There is a saying, "When the cold wind blows, light dividends stocks." Because the dividends season comes at year-end, investors' attention turns to dividends stocks.
This year's dividends season is expected to require more focus in picking names. As separate taxation on dividends income is being implemented, some advise that investors need to identify which names it applies to.
Kim Jong-yeong of NH Investment & Securities said, "Although the record date for dividends is year-end, the size of the dividends is finalized afterward, so investors seeking dividends income should approach target corporations at year-end by considering the corporations' net profit, payout ratio, and past dividends policy."
As for corporations eligible for separate taxation on dividends income, first are "corporations whose dividends do not decrease compared with the previous fiscal year." If the payout ratio is 40% or higher, they become "dividends excellence-type" corporations, and if the payout ratio is 25% or higher and the dividends increase 10% from a year earlier, they become "dividends effort-type" corporations.
Because eligibility for separate taxation is determined by the "payout ratio," there is advice to watch corporations that ▲ consistently keep a payout ratio of 40% or higher and ▲ have low earnings volatility. Kim said, "The payout ratio changes more with fluctuations in net profit than with dividends," adding, "Accordingly, it is reasonable to see a higher likelihood of separate taxation applying to corporations that consistently maintain a payout ratio of 40% or higher and have low earnings volatility."

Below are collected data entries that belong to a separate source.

[src/rtl/mem_port_arbiter.sv]
// rtl/mem_port_arbiter.sv - single-port memory arbiter between fetch (F) and load/store (D)
module mem_port_arbiter
  import mem_port_arbiter_pkg::*;
#(
  parameter int AW           = AW_DEF,
  parameter int STARVE_LIMIT = 4
) (
  input logic CLK,
  input logic RST_N,
  mem_port_arbiter_if.slave bus
);

  localparam logic [3:0] STARVE_MAX = 4'(STARVE_LIMIT);

  ret_state_t    state, state_next;
  logic          f_win, d_win;
  logic          lock_held;
  logic [3:0]    starve_cnt;
  logic [AW-1:0] mra_q;
  logic [AW-1:0] mra_next;

  // Grants are gated by RST_N so nothing reaches the memory while reset is held.
  always_comb begin
    f_win = 1'b0;
    d_win = 1'b0;
    if (RST_N) begin
      if (bus.D_REQ &&
          !(bus.F_REQ && !lock_held && (starve_cnt == STARVE_MAX))) begin
        d_win = 1'b1;
      end else if (bus.F_REQ && !lock_held) begin
        f_win = 1'b1;
      end
    end
  end

  always_comb begin
    mra_next = mra_q;
    if (f_win) begin
      mra_next = bus.F_ADDR;
    end else if (d_win) begin
      mra_next = bus.D_ADDR;
    end
  end

  always_ff @(posedge CLK or negedge RST_N) begin
    if (!RST_N) begin
      starve_cnt <= 4'd0;
      lock_held  <= 1'b0;
      mra_q      <= '0;
    end else begin
      if (!bus.F_REQ || f_win) begin
        starve_cnt <= 4'd0;
      end else if (starve_cnt != STARVE_MAX) begin
        starve_cnt <= starve_cnt + 4'd1;
      end

      if (!bus.D_LOCK) begin
        lock_held <= 1'b0;
      end else if (d_win) begin
        lock_held <= 1'b1;
      end

      mra_q <= mra_next;
    end
  end

  // Read-return tracker: state register / next-state / outputs.
  always_ff @(posedge CLK or negedge RST_N) begin
    if (!RST_N) begin
      state <= IDLE;
    end else begin
      state <= state_next;
    end
  end

  always_comb begin
    state_next = IDLE;
    if (f_win) begin
      state_next = F_PEND;
    end else if (d_win && !bus.D_WE) begin
      state_next = D_PEND;
    end
  end

  always_comb begin
    bus.F_GNT    = f_win;
    bus.D_GNT    = d_win;
    bus.MRA      = mra_next;
    bus.MWD      = bus.D_WDATA;
    bus.MWE      = (d_win && bus.D_WE) ? WE_ON : WE_OFF;
    bus.RDATA    = bus.MRD;
    bus.F_RVALID = (state == F_PEND);
    bus.D_RVALID = (state == D_PEND);
    bus.IRWE     = (state == F_PEND) ? WE_ON : WE_OFF;
  end

endmodule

What corporations does the securities industry expect to be subject to separate taxation on dividends income this year? NH Investment & Securities cited Samsung Life Insurance, Cheil Worldwide, KEPCO KPS, KEPCO E&C, HiteJinro, and S-1 as corporations with a high likelihood of separate taxation at this point.
Kim explained, "We judge that these corporations have a high likelihood of separate taxation because their dividends frameworks have been stable in the past and their payout ratios have remained relatively high."
Some names may raise their payout ratios. If they meet the conditions of a payout ratio of 25% or higher and a 10% increase in cash dividends from a year earlier, they are included as "dividends effort-type names."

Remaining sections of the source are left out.